PROBLEM REQUIREMENTS: Transcribe the records below exactly, from their first line through the line containing "mem[wr_addr] <= wr_data;". Omit every line after it.

---------- INPUT MATERIAL

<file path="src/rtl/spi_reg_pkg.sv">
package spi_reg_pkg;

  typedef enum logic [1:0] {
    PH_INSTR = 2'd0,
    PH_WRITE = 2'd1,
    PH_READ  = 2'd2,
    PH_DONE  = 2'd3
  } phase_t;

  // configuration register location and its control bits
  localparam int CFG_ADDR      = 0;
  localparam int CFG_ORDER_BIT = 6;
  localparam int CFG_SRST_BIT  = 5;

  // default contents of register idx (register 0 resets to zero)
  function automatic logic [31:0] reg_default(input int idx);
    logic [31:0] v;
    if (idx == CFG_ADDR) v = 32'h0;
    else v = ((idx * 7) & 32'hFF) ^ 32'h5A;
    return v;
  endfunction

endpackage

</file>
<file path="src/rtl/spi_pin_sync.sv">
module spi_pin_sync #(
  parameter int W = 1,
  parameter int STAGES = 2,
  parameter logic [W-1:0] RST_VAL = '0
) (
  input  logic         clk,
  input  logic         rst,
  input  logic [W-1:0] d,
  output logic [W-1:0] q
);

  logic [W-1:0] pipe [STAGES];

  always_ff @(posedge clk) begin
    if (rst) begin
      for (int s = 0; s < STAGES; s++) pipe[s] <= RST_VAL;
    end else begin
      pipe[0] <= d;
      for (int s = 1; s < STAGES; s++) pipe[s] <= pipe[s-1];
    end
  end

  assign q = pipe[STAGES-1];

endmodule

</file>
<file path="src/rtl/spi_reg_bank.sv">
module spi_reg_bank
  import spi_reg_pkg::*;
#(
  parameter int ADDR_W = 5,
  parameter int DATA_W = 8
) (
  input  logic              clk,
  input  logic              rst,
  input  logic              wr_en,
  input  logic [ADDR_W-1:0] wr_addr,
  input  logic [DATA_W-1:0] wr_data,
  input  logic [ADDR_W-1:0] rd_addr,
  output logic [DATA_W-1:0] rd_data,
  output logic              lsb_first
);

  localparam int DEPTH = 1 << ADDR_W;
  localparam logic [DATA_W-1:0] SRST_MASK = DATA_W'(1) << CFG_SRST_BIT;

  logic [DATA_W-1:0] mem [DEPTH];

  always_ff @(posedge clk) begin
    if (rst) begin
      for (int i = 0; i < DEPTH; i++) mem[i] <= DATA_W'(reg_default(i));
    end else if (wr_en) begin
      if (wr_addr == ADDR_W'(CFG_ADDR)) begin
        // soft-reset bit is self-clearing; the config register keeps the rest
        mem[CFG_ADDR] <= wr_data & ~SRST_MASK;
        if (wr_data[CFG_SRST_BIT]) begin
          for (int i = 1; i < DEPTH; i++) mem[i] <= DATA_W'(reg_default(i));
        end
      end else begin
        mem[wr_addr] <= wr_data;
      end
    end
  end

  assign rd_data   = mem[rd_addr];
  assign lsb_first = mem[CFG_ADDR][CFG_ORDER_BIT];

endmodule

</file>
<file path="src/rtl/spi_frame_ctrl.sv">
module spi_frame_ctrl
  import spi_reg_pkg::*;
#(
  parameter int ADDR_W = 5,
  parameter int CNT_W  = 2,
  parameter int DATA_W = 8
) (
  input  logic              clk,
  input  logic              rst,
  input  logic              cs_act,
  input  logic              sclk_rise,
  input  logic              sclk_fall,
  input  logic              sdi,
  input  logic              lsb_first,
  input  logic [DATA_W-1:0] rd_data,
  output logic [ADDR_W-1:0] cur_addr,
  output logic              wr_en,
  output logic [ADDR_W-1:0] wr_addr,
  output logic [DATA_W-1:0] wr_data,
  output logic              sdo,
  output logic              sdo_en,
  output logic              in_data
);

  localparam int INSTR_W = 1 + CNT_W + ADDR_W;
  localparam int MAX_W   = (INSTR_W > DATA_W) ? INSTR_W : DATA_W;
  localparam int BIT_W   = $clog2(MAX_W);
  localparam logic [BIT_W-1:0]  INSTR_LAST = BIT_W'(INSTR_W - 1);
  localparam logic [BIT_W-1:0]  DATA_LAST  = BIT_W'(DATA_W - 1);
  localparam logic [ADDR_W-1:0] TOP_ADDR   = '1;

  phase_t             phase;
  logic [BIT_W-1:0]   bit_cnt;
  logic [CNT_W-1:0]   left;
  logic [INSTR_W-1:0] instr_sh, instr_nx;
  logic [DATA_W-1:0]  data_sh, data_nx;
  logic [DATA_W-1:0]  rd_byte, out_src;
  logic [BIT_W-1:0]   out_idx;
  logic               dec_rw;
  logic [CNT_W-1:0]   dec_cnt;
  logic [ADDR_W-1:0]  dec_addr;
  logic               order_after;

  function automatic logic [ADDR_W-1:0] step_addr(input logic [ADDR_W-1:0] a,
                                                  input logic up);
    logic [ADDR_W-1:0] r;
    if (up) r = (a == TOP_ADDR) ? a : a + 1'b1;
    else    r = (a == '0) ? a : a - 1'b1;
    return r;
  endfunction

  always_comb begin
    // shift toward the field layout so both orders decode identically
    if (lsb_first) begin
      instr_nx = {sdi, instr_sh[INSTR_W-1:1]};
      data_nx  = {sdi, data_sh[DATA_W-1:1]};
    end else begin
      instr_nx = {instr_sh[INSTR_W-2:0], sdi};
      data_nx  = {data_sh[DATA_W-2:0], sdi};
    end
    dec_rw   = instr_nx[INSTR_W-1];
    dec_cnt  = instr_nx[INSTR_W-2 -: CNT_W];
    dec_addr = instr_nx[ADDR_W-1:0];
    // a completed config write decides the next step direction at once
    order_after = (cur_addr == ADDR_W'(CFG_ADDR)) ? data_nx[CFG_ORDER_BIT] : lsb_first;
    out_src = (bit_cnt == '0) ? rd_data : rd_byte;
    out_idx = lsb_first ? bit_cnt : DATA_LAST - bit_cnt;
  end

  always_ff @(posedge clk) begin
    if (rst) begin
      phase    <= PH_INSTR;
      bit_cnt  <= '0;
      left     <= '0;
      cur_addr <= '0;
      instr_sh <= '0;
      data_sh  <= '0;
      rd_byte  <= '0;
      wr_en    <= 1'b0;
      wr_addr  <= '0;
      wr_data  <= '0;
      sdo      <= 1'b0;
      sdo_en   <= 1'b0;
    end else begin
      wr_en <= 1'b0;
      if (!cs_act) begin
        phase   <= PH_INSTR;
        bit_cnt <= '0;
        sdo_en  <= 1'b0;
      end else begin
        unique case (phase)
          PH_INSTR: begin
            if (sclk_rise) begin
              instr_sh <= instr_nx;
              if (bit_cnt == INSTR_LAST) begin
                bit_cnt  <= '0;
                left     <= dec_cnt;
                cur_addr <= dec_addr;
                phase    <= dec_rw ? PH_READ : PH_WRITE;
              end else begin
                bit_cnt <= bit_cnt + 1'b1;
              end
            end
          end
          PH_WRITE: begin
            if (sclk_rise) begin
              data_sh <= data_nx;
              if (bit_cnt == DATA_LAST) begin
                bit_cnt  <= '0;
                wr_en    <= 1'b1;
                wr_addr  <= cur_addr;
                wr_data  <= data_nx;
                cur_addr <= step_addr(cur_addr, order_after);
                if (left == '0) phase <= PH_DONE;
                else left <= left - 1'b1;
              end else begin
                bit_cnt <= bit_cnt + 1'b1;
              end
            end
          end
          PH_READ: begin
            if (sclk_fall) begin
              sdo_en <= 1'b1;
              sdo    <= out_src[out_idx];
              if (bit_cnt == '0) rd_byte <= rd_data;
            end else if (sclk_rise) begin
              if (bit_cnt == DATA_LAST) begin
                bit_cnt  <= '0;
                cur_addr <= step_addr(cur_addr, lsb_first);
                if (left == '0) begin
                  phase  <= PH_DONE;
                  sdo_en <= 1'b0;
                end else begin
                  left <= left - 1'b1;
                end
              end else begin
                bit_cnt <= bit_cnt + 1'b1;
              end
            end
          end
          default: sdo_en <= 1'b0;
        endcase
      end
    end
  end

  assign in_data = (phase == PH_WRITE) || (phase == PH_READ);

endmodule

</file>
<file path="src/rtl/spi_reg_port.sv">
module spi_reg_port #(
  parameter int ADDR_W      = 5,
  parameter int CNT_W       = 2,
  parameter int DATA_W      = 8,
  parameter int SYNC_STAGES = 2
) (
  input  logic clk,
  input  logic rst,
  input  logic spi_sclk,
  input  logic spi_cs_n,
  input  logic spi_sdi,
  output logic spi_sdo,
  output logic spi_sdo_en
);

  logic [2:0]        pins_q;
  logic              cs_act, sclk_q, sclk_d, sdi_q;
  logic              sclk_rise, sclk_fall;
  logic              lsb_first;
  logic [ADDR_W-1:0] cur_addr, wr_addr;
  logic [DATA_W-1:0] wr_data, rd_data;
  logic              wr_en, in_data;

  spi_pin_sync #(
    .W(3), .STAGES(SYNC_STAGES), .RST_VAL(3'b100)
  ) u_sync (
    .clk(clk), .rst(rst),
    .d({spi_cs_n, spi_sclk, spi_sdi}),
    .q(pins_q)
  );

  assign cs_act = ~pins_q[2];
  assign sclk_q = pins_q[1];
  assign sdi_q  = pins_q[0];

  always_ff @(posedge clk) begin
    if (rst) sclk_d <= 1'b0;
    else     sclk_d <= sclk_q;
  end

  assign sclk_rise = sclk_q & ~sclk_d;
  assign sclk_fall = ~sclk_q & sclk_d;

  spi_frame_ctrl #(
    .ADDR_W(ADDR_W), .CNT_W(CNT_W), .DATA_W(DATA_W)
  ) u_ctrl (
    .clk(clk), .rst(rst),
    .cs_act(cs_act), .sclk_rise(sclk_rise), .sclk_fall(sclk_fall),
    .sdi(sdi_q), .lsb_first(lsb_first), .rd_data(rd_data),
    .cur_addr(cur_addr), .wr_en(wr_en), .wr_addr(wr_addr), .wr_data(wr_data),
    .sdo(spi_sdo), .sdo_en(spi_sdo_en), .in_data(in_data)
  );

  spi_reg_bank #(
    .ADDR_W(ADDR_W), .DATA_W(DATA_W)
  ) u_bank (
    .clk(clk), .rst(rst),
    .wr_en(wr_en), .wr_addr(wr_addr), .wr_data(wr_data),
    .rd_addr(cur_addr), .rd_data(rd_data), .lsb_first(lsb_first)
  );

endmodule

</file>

--------------------

TASK RESPONSE:
<file path="src/rtl/spi_reg_pkg.sv">
package spi_reg_pkg;

  typedef enum logic [1:0] {
    PH_INSTR = 2'd0,
    PH_WRITE = 2'd1,
    PH_READ  = 2'd2,
    PH_DONE  = 2'd3
  } phase_t;

  // configuration register location and its control bits
  localparam int CFG_ADDR      = 0;
  localparam int CFG_ORDER_BIT = 6;
  localparam int CFG_SRST_BIT  = 5;

  // default contents of register idx (register 0 resets to zero)
  function automatic logic [31:0] reg_default(input int idx);
    logic [31:0] v;
    if (idx == CFG_ADDR) v = 32'h0;
    else v = ((idx * 7) & 32'hFF) ^ 32'h5A;
    return v;
  endfunction

endpackage

</file>
<file path="src/rtl/spi_pin_sync.sv">
module spi_pin_sync #(
  parameter int W = 1,
  parameter int STAGES = 2,
  parameter logic [W-1:0] RST_VAL = '0
) (
  input  logic         clk,
  input  logic         rst,
  input  logic [W-1:0] d,
  output logic [W-1:0] q
);

  logic [W-1:0] pipe [STAGES];

  always_ff @(posedge clk) begin
    if (rst) begin
      for (int s = 0; s < STAGES; s++) pipe[s] <= RST_VAL;
    end else begin
      pipe[0] <= d;
      for (int s = 1; s < STAGES; s++) pipe[s] <= pipe[s-1];
    end
  end

  assign q = pipe[STAGES-1];

endmodule

</file>
<file path="src/rtl/spi_reg_bank.sv">
module spi_reg_bank
  import spi_reg_pkg::*;
#(
  parameter int ADDR_W = 5,
  parameter int DATA_W = 8
) (
  input  logic              clk,
  input  logic              rst,
  input  logic              wr_en,
  input  logic [ADDR_W-1:0] wr_addr,
  input  logic [DATA_W-1:0] wr_data,
  input  logic [ADDR_W-1:0] rd_addr,
  output logic [DATA_W-1:0] rd_data,
  output logic              lsb_first
);

  localparam int DEPTH = 1 << ADDR_W;
  localparam logic [DATA_W-1:0] SRST_MASK = DATA_W'(1) << CFG_SRST_BIT;

  logic [DATA_W-1:0] mem [DEPTH];

  always_ff @(posedge clk) begin
    if (rst) begin
      for (int i = 0; i < DEPTH; i++) mem[i] <= DATA_W'(reg_default(i));
    end else if (wr_en) begin
      if (wr_addr == ADDR_W'(CFG_ADDR)) begin
        // soft-reset bit is self-clearing; the config register keeps the rest
        mem[CFG_ADDR] <= wr_data & ~SRST_MASK;
        if (wr_data[CFG_SRST_BIT]) begin
          for (int i = 1; i < DEPTH; i++) mem[i] <= DATA_W'(reg_default(i));
        end
      end else begin
        mem[wr_addr] <= wr_data;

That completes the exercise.